En resolución, se trata de un filósofo ecléctico, que se vale de los elementos de sistemas anteriores o contemporáneos para construir una teoría unitaria del mundo mucho más sencilla y coherente. Se puede establecer en todo caso una cierta continuidad de pensamiento entre Anaxímenes, Anaxágoras de Clazomene, Leucipo de Mileto y Diógenes de Apolonia, que sería el último representante de la filosofía jónica. Todos ellos mantienen una astronomía relativamente homogénea y sobre todo desvían su atención hacia la nueva ciencia de la fisiología y la medicina.

Gracias a las ideas de todos estos pensadores, Diógenes consigue perfeccionar un sistema de filosofía, donde todas las realidades son modificaciones de una sola raíz y por consiguiente tienen la misma naturaleza, en medio de su diversidad. Si fuesen radicalmente diferentes sin mantener una identidad esencial, no podrían actuar unas sobre otras «ni la planta podría desarrollarse de la tierra ni al ser vivo llegar a nacer». Pero como son aspectos de un mismo principio pueden trasformarse en cosas distintas en momentos diversos y volver a lo mismo en un proceso alternante. circular y reversible.

Este principio único, que asegura la homogeneidad del mundo ha de cumplir la primera condición que todas las filosofías anteriores suponen de forma más o menos expresa, es una realidad inalterable, sin principio ni fin. Diógenes declara lo mismo de forma contundente cuando dice que nada llega a ser de lo que no es y nada se anula en lo que no es, pero además completa este axioma de la filosofía con una expresión solemne y litúrgica: el aire es un dios que gobierna todas las cosas, las penetra y domina, es grande, fuerte, eterno e inmortal.

Sólo un testimonio de Simplicio alude a la existencia del vacío para explicar el doble proceso de Anaxímenes y la disposición de la tierra y los astros. En ausencia de un fragmento de Diógenes sobre el tema, más seguro y sobrio parece el Pseudo Plutarco cuando limita la influencia de Leucipo a la afirmación del movimiento mecanicista del aire, la existencia de universos innumerables y la teoría de la sensación. La otra modificación del único principio de todas las cosas –y de él habla esta vez el filósofo sin hacer referencia a la condensación o dilatación– distingue el aire cálido y seco del frío y húmedo.

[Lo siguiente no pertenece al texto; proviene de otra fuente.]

Source: an optimization exercise on an open RTL-to-GDS flow (aim: small area and a short achievable clock period). Production flows keep margins and buffers that such runs may drop. Where RTL was checked, it was by simulation tests only, not by an equivalence proof against the original. Function not checked in run 3: the RTL went through the layout flow alone.

==> flow/design.v (outline; a module is shown in full before it is edited, if it fits) <==
// module isq_square_tree: 496 lines
// module isq_xmul_tree: 638 lines
// module isq_ymul_tree: 642 lines
// module csa_fa: 10 lines
// module csa_fa1: 9 lines
// module csa_ha: 9 lines
// module inv_sqrt_unit: 186 lines
// module pipe_reg: 16 lines
module inv_sqrt_unit #(
	parameter logic [9:0] PIPE = 10'b1111111111
) (
	input  logic clk,
	input  logic reset,
	input  logic in_valid,
	input  fp_pkg::int_t in_value,
	output logic out_valid,
	output fp_pkg::fp_t  out_fp,
	output fp_pkg::int_t out_fixed
);
  // ...
==> flow/flow/run.sh <==
#!/bin/bash
set -euo pipefail
export SETUP_SLACK_MARGIN=6.8
bash standard.sh > standard.log 2>&1
==> flow/standard.sh <==
#!/bin/bash
# synth_recipe.tcl (not shown) runs the flow's synth.tcl, then flattens the netlist and writes it again
# the make line also repeats each setting of config.mk as NAME=value (left out here)
make -C /OpenROAD-flow-scripts/flow DESIGN_CONFIG=/design/flow/config.mk WORK_HOME=/design/flow/orfs CLKGATE_MAP_FILE= SYNTH_SCRIPT=/design/flow/synth_recipe.tcl "${@:-finish}"
==> flow/config.mk <==
export PLATFORM = sky130hd
export DESIGN_NAME = inv_sqrt_unit
export DESIGN_NICKNAME = inv_sqrt_unit
export VERILOG_FILES = /design/flow/design.v
export SDC_FILE = /design/flow/constraint.sdc
export NUM_CORES = 4
export LEC_CHECK = 0
export CAP_MARGIN = 20
export CORE_MARGIN = 2
export CORE_UTILIZATION = 40
export SLEW_MARGIN = 20
export SYNTH_HIERARCHICAL = 1
export SYNTH_MINIMUM_KEEP_SIZE = 0
==> flow/constraint.sdc <==
create_clock -name core_clock -period 9.5 [get_ports {clk}]
set_input_delay 1.9000 -clock core_clock [delete_from_list [all_inputs] [get_ports {clk}]]
set_output_delay 1.9000 -clock core_clock [all_outputs]
set_load 0.01 [all_outputs]
==> impl_metrics.tcl, run 1 <==
set metrics [dict create \
    finalNonFillerCells 4217 \
    outcome "timing/DRC/antenna clean" \
    worst_r2r_startpoint "u_c7.q[33]$_DFF_P_" \
    rsz0062_at_grt "true" \
    route.met2.wl_mm 41.5 \
    grt_first_pass_wirelength_mm 129 \
    worst_ep_arrival_time_ps 3470 \
    rows 104 \
    antenna_found_initial 1 \
    endpoint_kind "flip-flop" \
    cts_setup_buffers 240 \
    rr_endpoint "u_c8.q[4]$_DFF_P_" \
    buffers 412 \
    drc 0 \
    place.gp.congestion 0.862 \
    r2r_cells 9 \
    grt_max_degree 36 \
    worstMarginPinSlew_ps 987 \
    grt_busiest_layer "met2" \
    top_regs "u_c3.q x83, u_c5.q x69, u_c4.q x62" \
    seq_share_pct 25.6 \
    cts_hold_buf 0 \
    cp.buffers_inverters 0 \
    top_register "u_c3.q" \
    finalCritPeriodShare_pct 31.5 \
    crit_path_end "u_c8.q[4]$_DFF_P_" \
    crit_chain "a22oi_2 > xnor2_2 > fa_1 > fa_1 > fa_1 > ha_4 > a21o_1 > a21oi_1 > o21ai_1" \
    fin_crit_ps 2990 \
    critical_path.slowest_cell "fa_1" \
    dp_worst_setup_slack_ps 5880 \
    netlist_instances 2995 \
]
==> inputs of run 2 (changes only) <==
==> flow/flow/run.sh (replaced) <==
#!/bin/bash
set -euo pipefail
export SETUP_SLACK_MARGIN=5.9
bash standard.sh > standard.log 2>&1
==> run 2 against run 1 <==
Net effect: still clean; critical path depth shrank 3; global-route usage is 2.4 points lower; clock skew down 20 ps; die area unchanged; final cell count is 8.1% lower; non-clock buffer count fell by 335; clock-buffer cell count increased by 1; utilization down 7.2 points; first-iteration DRC count shrank 9.2%; critical endpoint is now u_c5.q[30]$_DFF_P_.
==> impl_metrics.tcl, run 2 <==
set metrics [dict create \
    fmax_mhz 287 \
    place.gp.congestion 0.865 \
    grt.total_usage_pct 17.0 \
    finalCritPeriodShare_pct 36.7 \
    htreeDepth 2 \
    syn_area_um2 32700 \
    cp.buffers_inverters 0 \
    final_hold_viol_count 0 \
    numPortBuffers 55 \
    tns_ps 0 \
    ios 63 \
    routed_via_density 5.40 \
    avgSynthCellArea_um2 10.9 \
    path_max_fanout 18 \
    gr-total-overflow 0 \
    dp_worst_setup_slack_ps 5860 \
    numCtsBuffers 52 \
    drc 0 \
    top_register "u_c3.q" \
    outcome "timing/DRC/antenna clean" \
    dr.pass1.iters 7 \
    dieArea_um2 83900 \
    drt-total-wl_mm 71.2 \
    yosys_warnings 16 \
    fin_nets 3304 \
    maxCapViolCount 0 \
    coreArea_um2 80700 \
    rows 104 \
    layout_commonest_cell "dfxtp_1" \
    cts_root_buffer "clkbuf_16" \
    ant_nets 0 \
    grt_pass1_vias 21900 \
    wl_per_cell_um 18.4 \
    drive_above_1_share_pct 8.03 \
    largest_reg_flops 83 \
    skew_ps 17.5 \
    netlist_instances 2995 \
    tritoncts "yes" \
    grt_max_degree 36 \
    slew_headroom_pct 30.0 \
    post-dp-hpwl_mm 50.5 \
    worst_setup_path_start_kind "flip-flop" \
    clock-sinks 495 \
    synthToLayoutAreaGrowth_pct 4.82 \
    num-fill-cells 7578 \
    rsz0062_at_grt "true" \
    path_clk_slew_ps 60 \
    die_height_um 290 \
    worst_ep_arrival_time_ps 3970 \
    start_util_pct 40.5 \
    cts_hold_buf 0 \
    finalMaxSlewViolations 0 \
    final_cell_mix "467 x dfxtp_1, 354 x fa_1, 299 x xnor2_1" \
    fin_crit_ps 3480 \
    die-width_um 290 \
    cts_setup_buffers 0 \
    top_regs "u_c3.q x83, u_c5.q x69, u_c4.q x62" \
    clock_latency_ps 610 \
    dr_total_vias 20900 \
    path_class "reg2reg" \
    antenna_found_initial 5 \
    hold_path.class "reg2reg" \
    setup_violations 0 \
    drt_iter0_drc 1289 \
    critical_path.top_delay_family "adder cells" \
    crit_chain "a22oi_1 > xnor2_1 > fa_1 > fa_1 > fa_1 > fa_1" \
    critical_path.slowest_cell "dfxtp_1" \
    diodes 0 \
    cp_slowest_stage_delay_ps 1000 \
    worstMarginPinSlew_ps 1050 \
    endpoint_kind "flip-flop" \
    required_ps 9990 \
    cpMostUsedCell "fa_1" \
    grt_first_pass_wirelength_mm 115 \
    clockBufferDepth 3 \
    layout_setup_ws_ps 6020 \
]
-- run 2: cell types whose count changed in the layout (fill, tap and decap cells not counted), sizes merged --
cell	delta
bufinv	+3
clkinvlp	-5
buf	-371
diode	-2
inv	-3
clkdlybuf4s50	+37
-- run 2: layout make-up --
cell class,count,area [µm²],share of cell area [%]
Inverter,69,259,0.757
Clock buffer,68,1430,4.18
Timing Repair Buffer,77,716,2.09
Sequential cell,495,9940,29.1
Tap cell,1060,1330,3.87
Multi-Input combinational cell,2080,20100,58.9
Clock inverter,27,404,1.18
-- run 2: routing by layer --
layer  GRT usage (%)  wire (µm)  vias up
met5               0          0        -
li1                -          -     9633
met1            21.8      30200    10400
met4            6.32       2190        0
met3            2.88       4390      140
met2            28.7      34500      702
-- run 2: what timing repair did --
item / 4_1_cts / 5_1_grt
hold endpoints to repair: 0 / 0
endpoints found under the setup margin: 1 / 10
resized for setup: 2 / 24
-- run 2: worst paths after layout --
path,end,start,slack (ps),cells past startpoint
max,u_c5.q[30]$_DFF_P_,u_c4.q[32]$_DFF_P_,6020,6
max reg2reg,u_c5.q[30]$_DFF_P_,u_c4.q[32]$_DFF_P_,6020,6
min,u_c4.q[54]$_DFF_P_,u_c3.q[30]$_DFF_P_,320,0
min reg2reg,u_c4.q[54]$_DFF_P_,u_c3.q[30]$_DFF_P_,320,0
-- run 2: per-stage QoR --
stage	util (%)	hold slack [ps]	area [µm²]	cells
global placement	40.1	310	32400	3781
detailed placement	40.1	312	32400	3781
CTS	42.4	313	34200	3876
global route	42.4	317	34200	3876
floorplan	-	310	32700	3009
finish	42.4	317	34200	3876
==> module inv_sqrt_unit, before the edit <==
module inv_sqrt_unit #(
	parameter logic [9:0] PIPE = 10'b1111111111
) (
	input  logic clk,
	input  logic reset,
	input  logic in_valid,
	input  fp_pkg::int_t in_value,
	output logic out_valid,
	output fp_pkg::fp_t  out_fp,
	output fp_pkg::int_t out_fixed
);
	localparam int LAT = 1 + PIPE[0] + PIPE[1] + PIPE[2] + PIPE[3] + PIPE[4] +
		PIPE[5] + PIPE[6] + PIPE[7] + PIPE[8] + PIPE[9];
	logic [15:0] x;
	pipe_reg #(.W(16), .EN(PIPE[0])) u_c0 (.clk(clk), .d(in_value), .q(x));
	logic [15:0] n8, n4, n2, n1;
	logic [3:0]  lz;
	assign lz[3] = (x[15:8] == '0);
	assign n8 = lz[3] ? {x[7:0], 8'd0} : x;
	assign lz[2] = (n8[15:12] == '0);
	assign n4 = lz[2] ? {n8[11:0], 4'd0} : n8;
	assign lz[1] = (n4[15:14] == '0);
	assign n2 = lz[1] ? {n4[13:0], 2'd0} : n4;
	assign lz[0] = ~n2[15];
	assign n1 = lz[0] ? {n2[14:0], 1'b0} : n2;
	logic [14:0] a_m;
	logic [3:0]  a_p;
	pipe_reg #(.W(15+4), .EN(PIPE[1])) u_c1 (.clk(clk),
		.d({n1[14:0], ~lz}), .q({a_m, a_p}));
	logic        e0;
	logic [15:0] sub;
	logic [15:0] a_u;
	logic        a_b1;
	logic        a_t1;
	logic [3:0]  a_c;
	logic        a_z0;
	logic        a_zn;
	assign e0 = ~a_p[0];
	assign sub = {e0, a_m};
	assign a_u = 16'd28339 - sub;
	assign a_b1 = (sub > 16'd28339);
	assign a_t1 = a_b1 | (sub <= 16'd1193);
	assign a_c = 4'(({1'b0, a_p} + 5'd1) >> 1) + {3'd0, a_b1};
	assign a_z0 = (~a_b1 & ~e0 & ~a_t1) | (a_b1 & e0);
	assign a_zn = a_b1 & ~e0;
	logic [15:0] b_u;
	logic [14:0] b_m;
	logic [3:0]  b_c;
	logic        b_t1, b_z0, b_zn;
	pipe_reg #(.W(16+15+4+3), .EN(PIPE[2])) u_c2 (.clk(clk),
		.d({a_u, a_m, a_c, a_t1, a_z0, a_zn}),
		.q({b_u, b_m, b_c, b_t1, b_z0, b_zn}));
	logic [35:13] b_ra, b_rb;
	logic         b_ci;
	isq_square_tree u_square (.u(b_u), .ra(b_ra), .rb(b_rb), .ci(b_ci));
	logic [35:13] c_ra, c_rb;
	logic         c_ci;
	logic [15:0]  c_u;
	logic [14:0]  c_m;
	logic [3:0]   c_c;
	logic         c_t1, c_z0, c_zn;
	pipe_reg #(.W(23+23+1+16+15+4+3), .EN(PIPE[3])) u_c3 (.clk(clk),
		.d({b_ra, b_rb, b_ci, b_u, b_m, b_c, b_t1, b_z0, b_zn}),
		.q({c_ra, c_rb, c_ci, c_u, c_m, c_c, c_t1, c_z0, c_zn}));
	logic [35:12] c_p1;
	logic [16:0]  c_ysq;
	assign c_p1 = {c_ra, 1'b1} + {c_rb, c_ci};
	assign c_ysq = c_t1 ? c_p1[34:18] : c_p1[33:17];
	logic [16:-1] c_mb;
	logic [7:0]   c_mone, c_mtwo;
	logic [6:0]   c_mneg;
	assign c_mb = {2'b01, c_m, 1'b0};
	always_comb begin
		for (int k = 0; k < 8; k++) begin
			c_mone[k] = c_mb[2*k] ^ c_mb[2*k-1];
			c_mtwo[k] = (c_mb[2*k+1] & ~c_mb[2*k] & ~c_mb[2*k-1]) |
				(~c_mb[2*k+1] & c_mb[2*k] & c_mb[2*k-1]);
		end
		for (int k = 0; k < 7; k++) begin
			c_mneg[k] = c_mb[2*k+1];
		end
	end
	logic [15:0] d_u;
	logic [7:0]  d_mone, d_mtwo;
	logic [6:0]  d_mneg;
	logic [16:0] d_ysq;
	logic [3:0]  d_c;
	logic        d_z0, d_zn;
	pipe_reg #(.W(16+23+17+4+2), .EN(PIPE[4])) u_c4 (.clk(clk),
		.d({c_u, c_mone, c_mtwo, c_mneg, c_ysq, c_c, c_z0, c_zn}),
		.q({d_u, d_mone, d_mtwo, d_mneg, d_ysq, d_c, d_z0, d_zn}));
	logic [33:11] d_ra, d_rb;
	logic         d_ci;
	isq_xmul_tree u_xmul (.s(d_ysq), .one(d_mone), .two(d_mtwo), .neg(d_mneg),
		.ra(d_ra), .rb(d_rb), .ci(d_ci));
	logic [33:11] e_ra, e_rb;
	logic         e_ci;
	logic [15:0]  e_u;
	logic [3:0]   e_c;
	logic         e_z0, e_zn;
	pipe_reg #(.W(23+23+1+16+4+2), .EN(PIPE[5])) u_c5 (.clk(clk),
		.d({d_ra, d_rb, d_ci, d_u, d_c, d_z0, d_zn}),
		.q({e_ra, e_rb, e_ci, e_u, e_c, e_z0, e_zn}));
	logic [33:10] e_q;
	logic         e_t2;
	logic [16:0]  e_xs;
	logic         e_d2;
	assign e_q = {e_ra, 1'b1} + {e_rb, e_ci};
	assign e_t2 = e_q[33];
	assign e_xs = e_t2 ? e_q[32:16] : e_q[31:15];
	assign e_d2 = (e_z0 & ~e_t2) | (e_zn & e_t2);
	logic [15:0] f_u;
	logic [16:0] f_xs;
	logic [3:0]  f_c;
	logic        f_d2;
	pipe_reg #(.W(16+17+4+1), .EN(PIPE[6])) u_c6 (.clk(clk),
		.d({e_u, e_xs, e_c, e_d2}),
		.q({f_u, f_xs, f_c, f_d2}));
	logic [17:0] f_h;
	logic [17:0] f_dfull;
	logic [14:0] f_d;
	assign f_h = f_d2 ? 18'(({2'b01, f_xs} + 19'd1) >> 1) : {1'b1, f_xs};
	assign f_dfull = 18'd131072 - f_h;
	assign f_d = {f_dfull[14:1], f_dfull[0] & f_dfull[17]};
	logic [15:-1] f_db;
	logic [7:0]   f_done, f_dtwo, f_dneg;
	assign f_db = {f_d[14], f_d, 1'b0};
	always_comb begin
		for (int k = 0; k < 8; k++) begin
			f_done[k] = f_db[2*k] ^ f_db[2*k-1];
			f_dtwo[k] = (f_db[2*k+1] & ~f_db[2*k] & ~f_db[2*k-1]) |
				(~f_db[2*k+1] & f_db[2*k] & f_db[2*k-1]);
			f_dneg[k] = f_db[2*k+1];
		end
	end
	logic [15:0] g_u;
	logic [7:0]  g_done, g_dtwo, g_dneg;
	logic [3:0]  g_c;
	pipe_reg #(.W(16+24+4), .EN(PIPE[7])) u_c7 (.clk(clk),
		.d({f_u, f_done, f_dtwo, f_dneg, f_c}),
		.q({g_u, g_done, g_dtwo, g_dneg, g_c}));
	logic [36:12] g_ra, g_rb;
	logic         g_ci;
	isq_ymul_tree u_ymul (.u(g_u), .one(g_done), .two(g_dtwo), .neg(g_dneg),
		.ra(g_ra), .rb(g_rb), .ci(g_ci));
	logic [36:12] h_ra, h_rb;
	logic         h_ci;
	logic [3:0]   h_c;
	pipe_reg #(.W(25+25+1+4), .EN(PIPE[8])) u_c8 (.clk(clk),
		.d({g_ra, g_rb, g_ci, g_c}),
		.q({h_ra, h_rb, h_ci, h_c}));
	logic [36:11] h_wf;
	logic [36:17] h_w;
	assign h_wf = {h_ra, 1'b1} + {h_rb, h_ci};
	assign h_w = h_wf[36:17];
	logic [36:17] i_w;
	logic [3:0]   i_c;
	pipe_reg #(.W(20+4), .EN(PIPE[9])) u_c9 (.clk(clk),
		.d({h_w, h_c}),
		.q({i_w, i_c}));
	logic [17:0] i_frac;
	logic [3:0]  i_exp;
	logic [19:0] i_fix;
	assign i_frac = i_w[36] ? i_w[35:18] : i_w[34:17];
	assign i_exp = 4'd15 - i_c + {3'd0, i_w[36]};
	assign i_fix = i_w >> (5'd4 + {1'b0, i_c});
	logic [LAT-1:0] vpipe;
	always_ff @(posedge clk) begin
		if (reset) begin
			vpipe <= '0;
		end else begin
			vpipe <= {vpipe[LAT-2:0], in_valid};
		end
	end
	assign out_valid = vpipe[LAT-1];
	logic [3:0]  o_exp;
	logic [17:0] o_frac;
	logic [13:0] o_fix;
	always_ff @(posedge clk) begin
		o_exp <= i_exp;
		o_frac <= i_frac;
		o_fix <= i_fix[13:0];
	end
	assign out_fp = {5'b00111, o_exp, o_frac};
	assign out_fixed = {2'b00, o_fix};
endmodule
==> inputs of run 3 (changes only) <==
--- a/flow/design.v
+++ b/flow/design.v
@@ -1819,7 +1819,7 @@
 `timescale 1ns/10ps
 `default_nettype none
 module inv_sqrt_unit #(
-	parameter logic [9:0] PIPE = 10'b1111111111
+	parameter logic [9:0] PIPE = 10'b1111111101
 ) (
 	input  logic clk,
 	input  logic reset,
@@ -1864,28 +1864,30 @@
 	assign a_z0 = (~a_b1 & ~e0 & ~a_t1) | (a_b1 & e0);
 	assign a_zn = a_b1 & ~e0;
 	logic [15:0] b_u;
-	logic [14:0] b_m;
 	logic [3:0]  b_c;
 	logic        b_t1, b_z0, b_zn;
-	pipe_reg #(.W(16+15+4+3), .EN(PIPE[2])) u_c2 (.clk(clk),
-		.d({a_u, a_m, a_c, a_t1, a_z0, a_zn}),
-		.q({b_u, b_m, b_c, b_t1, b_z0, b_zn}));
+	pipe_reg #(.W(16+4+3), .EN(PIPE[2])) u_c2 (.clk(clk),
+		.d({a_u, a_c, a_t1, a_z0, a_zn}),
+		.q({b_u, b_c, b_t1, b_z0, b_zn}));
 	logic [35:13] b_ra, b_rb;
 	logic         b_ci;
 	isq_square_tree u_square (.u(b_u), .ra(b_ra), .rb(b_rb), .ci(b_ci));
 	logic [35:13] c_ra, c_rb;
 	logic         c_ci;
 	logic [15:0]  c_u;
-	logic [14:0]  c_m;
 	logic [3:0]   c_c;
 	logic         c_t1, c_z0, c_zn;
-	pipe_reg #(.W(23+23+1+16+15+4+3), .EN(PIPE[3])) u_c3 (.clk(clk),
-		.d({b_ra, b_rb, b_ci, b_u, b_m, b_c, b_t1, b_z0, b_zn}),
-		.q({c_ra, c_rb, c_ci, c_u, c_m, c_c, c_t1, c_z0, c_zn}));
+	pipe_reg #(.W(23+23+1+16+4+3), .EN(PIPE[3])) u_c3 (.clk(clk),
+		.d({b_ra, b_rb, b_ci, b_u, b_c, b_t1, b_z0, b_zn}),
+		.q({c_ra, c_rb, c_ci, c_u, c_c, c_t1, c_z0, c_zn}));
 	logic [35:12] c_p1;
 	logic [16:0]  c_ysq;
 	assign c_p1 = {c_ra, 1'b1} + {c_rb, c_ci};
 	assign c_ysq = c_t1 ? c_p1[34:18] : c_p1[33:17];
+	logic [15:0]  c_sub;
+	logic [14:0]  c_m;
+	assign c_sub = 16'd28339 - c_u;
+	assign c_m = c_sub[14:0];
 	logic [16:-1] c_mb;
 	logic [7:0]   c_mone, c_mtwo;
 	logic [6:0]   c_mneg;
==> flow/flow/run.sh (replaced) <==
#!/bin/bash
set -euo pipefail
export SETUP_SLACK_MARGIN=6.3
bash standard.sh > standard.log 2>&1
==> run 3 against run 2 <==
Net effect: die area decreased by 1.1%; synthesized area down 1.1%; worst hold slack got worse by 10 ps; first-iteration DRC count up 12%; register-to-register slack lost 350 ps; final area rose by 1.3%; utilization is 0.85 points higher; clock skew rose by 19 ps; global-route usage is 0.48 points higher; fmax is 9.2% lower.
==> impl_metrics.tcl, run 3 <==
set metrics [dict create \
    cts_root_buffer "clkbuf_16" \
    crit_start "u_c0.q[11]$_DFF_P_" \
    grt_first_pass_wirelength_mm 118 \
    gr-total-overflow 0 \
    postLayoutCoreUtil_pct 43.3 \
    grt.total_usage_pct 17.5 \
    final_hold_viol_count 0 \
    avgSynthCellArea_um2 10.6 \
    drc 0 \
    drt_iter0_drc 1443 \
    outcome "timing/DRC/antenna clean" \
    coreArea_um2 80200 \
    top_regs "u_c5.q x69, u_c3.q x68, u_c4.q x62" \
    top_register "u_c5.q" \
    worst_ep_arrival_time_ps 4330 \
    drt-total-wl_mm 72.6 \
    slew_headroom_pct 33.1 \
    finalCritPeriodShare_pct 40.4 \
    path_clk_slew_ps 60 \
    dr_total_vias 21300 \
    endpoint_kind "flip-flop" \
    diodes 0 \
    start_util_pct 40.3 \
    grt_max_degree 41 \
    num-fill-cells 7579 \
    numPortBuffers 55 \
    fin_crit_ps 3830 \
    worst_r2r_startpoint "u_c0.q[11]$_DFF_P_" \
    tritoncts "yes" \
    skew_ps 36.5 \
    routed_via_density 5.38 \
    finalMaxSlewViolations 0 \
    setup_violations 0 \
    maxCapViolCount 0 \
    clock_latency_ps 620 \
    dieArea_um2 83000 \
    hold_path.startpoint "u_c4.q[52]$_DFF_P_" \
    die-width_um 288 \
    ios 63 \
    fmax_mhz 261 \
    dr.pass1.iters 5 \
    wl_per_cell_um 18.3 \
    yosys_warnings 16 \
    largest_reg_flops 69 \
    hold_path.class "reg2reg" \
    dp_worst_setup_slack_ps 4690 \
    layout_setup_ws_ps 5670 \
    drive_above_1_share_pct 14.0 \
    clockBufferDepth 3 \
    worst_setup_path_start_kind "flip-flop" \
    place.gp.congestion 0.848 \
    grt_pass1_vias 22300 \
    final_cell_mix "361 x dfxtp_1, 354 x fa_1, 305 x xnor2_1" \
    worstMarginPinSlew_ps 1000 \
    ant_nets 0 \
    path_max_fanout 6 \
    fin_nets 3398 \
    antenna_found_initial 1 \
    rows 104 \
    clock-sinks 445 \
    post-dp-hpwl_mm 50.3 \
    netlist_instances 3039 \
    path_class "reg2reg" \
    rsz0062_at_grt "true" \
    layout_commonest_cell "dfxtp_1" \
    die_height_um 288 \
    required_ps 10000 \
    cts_hold_buf 0 \
    tns_ps 0 \
    numCtsBuffers 49 \
    htreeDepth 2 \
    syn_area_um2 32300 \
    synthToLayoutAreaGrowth_pct 7.44 \
]
==> run 3: changes by cell type in the layout (fill, tap and decap cells not counted), sizes merged, moves of 10 or more <==
cell,delta
buf,+80
clkdlybuf4s50,-37
dfxtp,-50
dlygate4sd2,+37
nand2,+10
o21ai,+14
or3,-12
xor2,+10
==> run 3: per-stage QoR <==
stage	instances	hold WS [ps]	instance area, µm²
6_report	3964	306	34700
5_1_grt	3964	293	34700
4_1_cts	3919	285	34100
3_5_place_dp	3794	312	31800
3_3_place_gp	3794	310	31800
2_1_floorplan	3053	310	32400
==> run 3: what timing repair did <==
item                                    4_1_cts  5_1_grt
gates resized for setup                     164       70
pin swaps                                    31        9
endpoints found under the setup margin      123       37
buffers inserted                             36       45
==> run 3: final cells by class <==
class	instances	area (µm²)	share of cell area, %
multi-input cells	2141	20800	60.1
flip-flops and latches	445	9120	26.3
repair buffers	157	1370	3.95
clock buffers	63	1340	3.86
well taps	1060	1330	3.82
clock inverters	26	399	1.15
inverters	72	287	0.826
==> run 3: layer usage <==
layer	share of wire [%]	up-vias	global-route usage [%]
met2	50	630	30.4
met1	42	10700	21.6
met5	0.017	-	0
met3	5.5	142	2.99
met4	3.0	2	6.58
li1	-	9862	-
==> run 3: final timing paths <==
kind	end	slack [ps]	cells past startpoint
max	u_c2.q[5]$_DFF_P_	5670	20
min	u_c5.q[12]$_DFF_P_	310	0
max reg2reg	u_c2.q[5]$_DFF_P_	5670	20
min reg2reg	u_c5.q[12]$_DFF_P_	310	0
==> run 3: worst max-delay path, cell delays in order (launching register included) <==
cell,delay [ps]
dfxtp_4,360
nor4_4,340
a21oi_4,120
a21o_1,200
a221oi_4,320
and2_4,280
buf_12,130
nand2_4,40
and3_4,190
a211oi_4,200
inv_2,90
ha_4,180
nor2_4,140
o21ai_4,80
a21oi_2,190
o211ai_1,120
nand2_1,180
ha_4,180
ha_4,120
xor2_1,150
xnor2_1,90
==> inputs of run 4 (changes only) <==
--- a/flow/design.v
+++ b/flow/design.v
@@ -1819,7 +1819,7 @@
 `timescale 1ns/10ps
 `default_nettype none
 module inv_sqrt_unit #(
-	parameter logic [9:0] PIPE = 10'b1111111101
+	parameter logic [9:0] PIPE = 10'b1111111111
 ) (
 	input  logic clk,
 	input  logic reset,
==> run 4 against run 3 <==
Net effect: still clean; worst hold slack worse by 22 ps; register-to-register slack better by 670 ps; clock skew up 12 ps; non-clock buffer count down 74; die area down 0.71%; synthesized cell count down 2.6%.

Esta vez Diógenes corrige y completa la doctrina de Anaxágoras y establece un nuevo sistema de salud que sustituye a la teoría de las mezclas. En primer lugar, no es necesario ni tiene sentido el dualismo de las semillas mezcladas y del Noûs independiente que todo lo domina, pues la misma sustancia del aire, puede vivir y entender como sucede en, los animales y el hombre, y mucho más en la región del sol y los astros, según sea su grado de temperatura, o mantenerse fría como en la naturaleza inanimada. Al mismo tiempo la teoría del calor vital que después se hará tópica, sustituye a la eukrasia a la isonomía y a la armonía de los pitagóricos y las escuelas médicas de oriente y occidente.

En Diógenes de Apolonia el estudio de la naturaleza del hombre alcanza una precisión y riqueza que justifica la desviación desde los primeros cálculos geométricos y astronómicos hasta la nueva ciencia y técnica de los físicos. Para empezar, su teoría de la sensación, tal como la trasmite Teofrasto en un detallado documento, está muy cerca de los desarrollos atomistas y demuestra una clara influencia de su contemporáneo Leucipo. Concretamente oímos cuando el aire que está dentro de los oídos, empujado por el viento exterior impacta en el cerebro, y análogamente vemos cuando las imágenes afectan a las pupilas en conjunción con el aire interior. La que mejor aprecia el gusto es la lengua, pues es el órgano más blando y relajado, y registra mejor que cualquier otra parte del cuerpo los síntomas de las enfermedades, al terminar todas las venas terminan en ella.

El filósofo analiza el placer y el dolor entre las sensaciones y se acerca así todavía más a la teoría atomista. «Cuando una gran cantidad de aire se mezcla con la sangre y hace su naturaleza más leve penetrando todo el cuerpo, entonces se origina el placer, pero cuando no se mezcla, la sangre se coagula, se debilita y se hace más densa, y entonces nace el dolor.» Del tacto no habla nada Diógenes, precisamente porque es la sensación que se da por supuesta para explicar todas las demás.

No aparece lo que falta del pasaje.